* The task: Print the lines that run from the line with "Clock buffer: 35 / 0.0605" to the line with "Tap cell: 285 / 0.0288", keeping both end lines, exactly as they appear in the entries below, and nothing else.

┌────────

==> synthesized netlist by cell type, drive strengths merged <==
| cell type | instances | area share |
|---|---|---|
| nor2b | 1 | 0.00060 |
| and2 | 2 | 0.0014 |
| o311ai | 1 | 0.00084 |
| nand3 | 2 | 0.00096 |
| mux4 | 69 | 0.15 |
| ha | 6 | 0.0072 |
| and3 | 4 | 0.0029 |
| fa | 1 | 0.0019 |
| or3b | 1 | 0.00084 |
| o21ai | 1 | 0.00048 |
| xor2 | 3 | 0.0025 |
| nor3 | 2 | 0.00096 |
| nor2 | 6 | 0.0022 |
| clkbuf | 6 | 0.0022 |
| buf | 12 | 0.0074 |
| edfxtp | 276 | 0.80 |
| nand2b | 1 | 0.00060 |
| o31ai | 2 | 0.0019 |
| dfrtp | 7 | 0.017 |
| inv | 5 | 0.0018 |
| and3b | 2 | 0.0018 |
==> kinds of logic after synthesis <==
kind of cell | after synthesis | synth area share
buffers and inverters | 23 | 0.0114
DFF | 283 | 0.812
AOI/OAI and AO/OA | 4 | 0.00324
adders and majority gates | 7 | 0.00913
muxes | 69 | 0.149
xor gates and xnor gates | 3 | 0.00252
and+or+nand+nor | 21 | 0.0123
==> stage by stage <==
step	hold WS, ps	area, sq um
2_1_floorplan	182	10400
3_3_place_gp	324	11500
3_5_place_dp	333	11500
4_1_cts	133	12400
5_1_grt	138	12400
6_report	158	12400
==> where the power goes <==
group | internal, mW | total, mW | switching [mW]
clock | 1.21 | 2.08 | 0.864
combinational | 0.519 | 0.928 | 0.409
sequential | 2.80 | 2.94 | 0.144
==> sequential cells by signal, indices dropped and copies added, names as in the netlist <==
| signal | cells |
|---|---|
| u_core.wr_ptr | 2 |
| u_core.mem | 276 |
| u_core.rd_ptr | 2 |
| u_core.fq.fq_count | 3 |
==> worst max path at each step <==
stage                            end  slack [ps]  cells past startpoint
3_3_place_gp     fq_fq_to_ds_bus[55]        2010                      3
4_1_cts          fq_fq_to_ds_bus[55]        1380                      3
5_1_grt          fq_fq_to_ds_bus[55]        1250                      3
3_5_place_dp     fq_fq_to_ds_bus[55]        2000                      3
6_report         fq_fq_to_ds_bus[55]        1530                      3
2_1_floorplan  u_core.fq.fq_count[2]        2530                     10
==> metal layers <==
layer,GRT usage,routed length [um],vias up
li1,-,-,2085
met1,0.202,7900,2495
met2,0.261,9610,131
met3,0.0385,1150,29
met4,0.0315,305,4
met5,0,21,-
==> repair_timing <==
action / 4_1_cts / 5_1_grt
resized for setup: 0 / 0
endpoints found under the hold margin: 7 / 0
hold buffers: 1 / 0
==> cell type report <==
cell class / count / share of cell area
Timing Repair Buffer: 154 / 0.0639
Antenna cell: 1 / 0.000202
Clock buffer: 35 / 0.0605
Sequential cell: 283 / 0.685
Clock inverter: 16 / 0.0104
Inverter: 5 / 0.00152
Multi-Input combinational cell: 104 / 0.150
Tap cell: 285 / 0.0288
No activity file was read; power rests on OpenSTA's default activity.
File: config.mk
export PLATFORM = sky130hd
export DESIGN_NAME = bus_demux1x2
export DESIGN_NICKNAME = d
export VERILOG_FILES = /design/src/rtl/bus_demux1x2.sv
export SDC_FILE = /design/constraint.sdc
export NUM_CORES = 1
export LEC_CHECK = 0
export BUFFER_PORTS_ARGS = -buffer_cell sky130_fd_sc_hd__buf_2
export CAP_MARGIN = 20
export CORE_MARGIN = 2
export CORE_UTILIZATION = 35
export CTS_CLUSTER_DIAMETER = 120
export CTS_CLUSTER_SIZE = 16
export DETAILED_ROUTE_END_ITERATION = 10
export PLACE_DENSITY = 0.74
export SLEW_MARGIN = 20
export SYNTH_ARGS = -nofsm -noshare
export SYNTH_HDL_FRONTEND = slang
export SYNTH_SLANG_ARGS = --single-unit
File: constraint.sdc
create_clock -name clk -period 1.9 [get_ports clk]
set_input_delay 0.38 -clock clk [delete_from_list [all_inputs] [get_ports clk]]
set_output_delay 0.38 -clock clk [all_outputs]
set_load 0.02 [all_outputs]
==> src/rtl/sampler.sv <==
// rtl/sampler.sv - clock-divided probe sampler with per-byte group masking
module sampler #(
    parameter int WIDTH = 32,
    parameter int DIV_W = 24
) (
    input  logic                 clk_i,
    input  logic                 rst_i,
    input  logic                 en_i,
    input  logic                 set_div_i,
    input  logic [DIV_W-1:0]     fdiv_i,
    input  logic [WIDTH/8-1:0]   grp_dis_i,
    input  logic [WIDTH-1:0]     smpls_i,
    output logic                 stb_o,
    output logic [WIDTH-1:0]     smpls_o
);
    localparam int NGRP = WIDTH / 8;

    logic [WIDTH-1:0] sync1;
    logic [WIDTH-1:0] sync2;
    logic [WIDTH-1:0] masked;
    logic [DIV_W-1:0] div;
    logic [DIV_W-1:0] cnt;
    logic             tick;

    // A divider load restarts the period, so it also suppresses a tick in its own cycle.
    assign tick = en_i && !set_div_i && (cnt == div);

    always_comb begin
        masked = sync2;
        for (int k = 0; k < NGRP; k++) begin
            if (grp_dis_i[k]) begin
                masked[8*k +: 8] = 8'h00;
            end
        end
    end

    always_ff @(posedge clk_i) begin
        if (rst_i) begin
            sync1   <= '0;
            sync2   <= '0;
            div     <= '0;
            cnt     <= '0;
            stb_o   <= 1'b0;
            smpls_o <= '0;
        end else begin
            sync1 <= smpls_i;
            sync2 <= sync1;
            if (set_div_i) begin
                div <= fdiv_i;
            end
            // cnt clears on every tick, so it never passes div and never wraps.
            if (set_div_i || !en_i || tick) begin
                cnt <= '0;
            end else begin
                cnt <= cnt + DIV_W'(1);
            end
            stb_o <= tick;
            if (tick) begin
                smpls_o <= masked;
            end
        end
    end
endmodule

==> config.mk <==
export PLATFORM = sky130hd
export DESIGN_NAME = sampler
export DESIGN_NICKNAME = d
export VERILOG_FILES = /design/src/rtl/sampler.sv
export SDC_FILE = /design/constraint.sdc
export NUM_CORES = 1
export LEC_CHECK = 0
export CAP_MARGIN = 20
export CORE_UTILIZATION = 47
export DETAILED_ROUTE_END_ITERATION = 6
export PLACE_DENSITY = 0.84
export SYNTH_ARGS = -nofsm -noshare
export SYNTH_HDL_FRONTEND = slang
export SYNTH_SLANG_ARGS = --single-unit
==> constraint.sdc <==
create_clock -name clk_i -period 1.75 [get_ports clk_i]
set_clock_uncertainty 0.15 [all_clocks]
set_input_delay 0.175 -clock clk_i [delete_from_list [all_inputs] [get_ports clk_i]]
set_output_delay 0.175 -clock clk_i [all_outputs]
set_load 0.01 [all_outputs]
==> reports/results.tsv <==
stage	metric	value	unit
critical_path	slowest_delay	0.41	ns
placement	place_area	6580	um2
power_and_ir_drop	power_density	981	nW/um2
sta	hold_violations	0	
sta	setup_violations	57	
cts	clockBufferDepth	2	
power_and_ir_drop	irDropWorstVdd	0.508	mV
min_path	min_path_type	in2reg	
critical_path	rrSetupSlack	-0.41	ns
placement	hpwl	7770	um
critical_path	cp-end-kind	flip-flop	
drt	dr.pass1.iters	4	
drt	drtIter0Drc	187	
logic_synthesis	yosys.area.top_type	dfxtp_1	
logic_synthesis	yosys.area.top_type_share	0.549	
logic_synthesis	synthFlopType	dfxtp_1	
cts	cts_tree	done	
sta	postLayoutSetupSlackWorst	-0.410	ns
logic_synthesis	ys_seq_area_frac	0.549	
critical_path	worst-path-stages	8	
floorplan	die_x	108	um
cts	cts.clk_slew.worst_paths	0.07	ns
drt	postRouteAntennaNets	0	
logic_synthesis	syn_nets	573	
cts	clkLatencyLatePin	0.52	ns
sta	period_share	1.23	
final_layout	layout.cells.non_filler	793	
logic_synthesis	synthArstFlopShare	0	
floorplan	initial_core_util	0.486	
placement	io_buffers	96	
logic_synthesis	ys.warnings.count	0	
drt	totalWireLength	12000	um
sta	fmax	0.463	GHz
floorplan	io_pins	97	
drt	dr_total_vias	3864	
logic_synthesis	synth-edff-count	0	
critical_path	cp_data_required_time	2.01	ns
critical_path	cp_cell_sequence	xor2_1 -> nor4_2 -> nand4_2 -> buf_4 -> buf_6 -> o21ai_4 -> clkbuf_16 -> nor2_1	
global_routing	grt_pass1_wl	18700	um
global_routing	grt_max_degree	39	
outcome	failed_checks	setup timing	
cts	cts_root_buf	clkbuf_8	
global_routing	grt_pass1_vias	3974	
logic_synthesis	synth.most_common_cell	dfxtp_1	
global_routing	antenna_found_initial	0	
logic_synthesis	syn-mean-instance-area	10.4	um2
logic_synthesis	syn-cell-area	5290	um2
critical_path	crit_buf_inv	3	
final_layout	area_delta_synth_final	39.5	%
sta	rsz0062_at_grt	yes	
logic_synthesis	synth_common_cells	dfxtp_1 (145), nor2b_1 (64), mux2i_1 (56), nor2_1 (55), nand2_1 (42)	
placement	post-place-ws	-0.291	ns
critical_path	cp_top_family	simple AND/OR/NAND/NOR gates	
placement	dpl.cell_count	751	
final_layout	post-route-util	0.678	
sta	period_minus_slack	2.16	ns
critical_path	cp-endpoint	cnt[14]	
placement	gp_congestion	0.877	
logic_synthesis	synth.area.top_cells	dfxtp_1 (55%), mux2i_1 (11%), nor2b_1 (7.6%)	
critical_path	critPathSlowestCell	nor4_2	
sta	drv_slew	0	
drt	drt-vias-per-instance	4.87	
critical_path	r2r_end	cnt[14]	
floorplan	die_h	108	um
critical_path	worstSetupStartpointType	flip-flop	
global_routing	grt_usage	0.210	
final_layout	layout-drive-gt1-share	0.139	
critical_path	reg2reg_from	cnt[16]	
drt	wire_per_inst	15.2	um
global_routing	grt-ovfl-total	0	
cts	cts_sinks	145	
floorplan	dieArea	11700	um2
job	drv_cap	0	
sta	hold-worst-slack	0.0535	ns
critical_path	cp_data_arrival_time	2.42	ns
critical_path	critPathKind	reg2reg	
final_layout	diodes	0	
sta	maxSlewHeadroom	0.644	
logic_synthesis	synth_seq_cells	145	
final_layout	finalNetCount	705	
sta	worst_slew_pin_slew	0.532	ns
outcome	run_status	complete, but fails checks	
floorplan	fp-row-count	38	
logic_synthesis	yosysUniqueCellTypes	27	
final_layout	final_cell_area	7380	um2
critical_path	worstPathMaxFanout	6	
floorplan	coreArea	10900	um2
cts	cts_made_buffers	17	
critical_path	reg2reg_depth	8	
cts	htree_levels	4	
critical_path	worstSetupStartpoint	cnt[16]	
drt	drcViolationCount	0	
power_and_ir_drop	p_leak	3.35	nW
logic_synthesis	synth_cells	508	
final_layout	fillers	785
[config.mk]
export PLATFORM = sky130hd
export DESIGN_NAME = fifo_wr_arbiter
export DESIGN_NICKNAME = d
export VERILOG_FILES = /design/src/rtl/fifo_wr_arbiter.sv
export SDC_FILE = /design/constraint.sdc
export NUM_CORES = 1
export LEC_CHECK = 0
export BUFFER_PORTS_ARGS = -buffer_cell sky130_fd_sc_hd__buf_2
export CORE_UTILIZATION = 45
export DETAILED_ROUTE_END_ITERATION = 16
export PLACE_DENSITY = 0.76
export SLEW_MARGIN = 30
export SYNTH_ARGS = -nofsm -noshare
export SYNTH_HDL_FRONTEND = slang
export SYNTH_SLANG_ARGS = --single-unit
[constraint.sdc]
create_clock -name write_clk -period 2.39 [get_ports write_clk]
set_clock_uncertainty 0.1 [all_clocks]
set_input_delay 0.717 -clock write_clk [delete_from_list [all_inputs] [get_ports write_clk]]
set_output_delay 0.717 -clock write_clk [all_outputs]
set_load 0.02 [all_outputs]
[src/rtl/fifo_wr_arbiter.sv]
// Write-side arbiter for asyn_fifo: shares the single FIFO write port between
// NUM_REQ valid/ready producers using round-robin bursts of up to MAX_BURST words.

module fifo_wr_arb_lane #(
  parameter int DATA_W = 8,
  parameter int GID_W  = 2,
  parameter int LANE   = 0
) (
  input  logic              burst,
  input  logic [GID_W-1:0]  grant_id,
  input  logic              full,
  input  logic              valid,
  input  logic [DATA_W-1:0] data,
  output logic              ready,
  output logic              xfer,
  output logic [DATA_W-1:0] data_m
);
  logic sel;

  assign sel    = burst && (grant_id == GID_W'(LANE));
  // full gates ready with no register in between, so a rising full stalls this cycle
  assign ready  = sel && !full;
  assign xfer   = ready && valid;
  assign data_m = sel ? data : '0;
endmodule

└────────

* Problem solution:
Clock buffer: 35 / 0.0605
Sequential cell: 283 / 0.685
Clock inverter: 16 / 0.0104
Inverter: 5 / 0.00152
Multi-Input combinational cell: 104 / 0.150
Tap cell: 285 / 0.0288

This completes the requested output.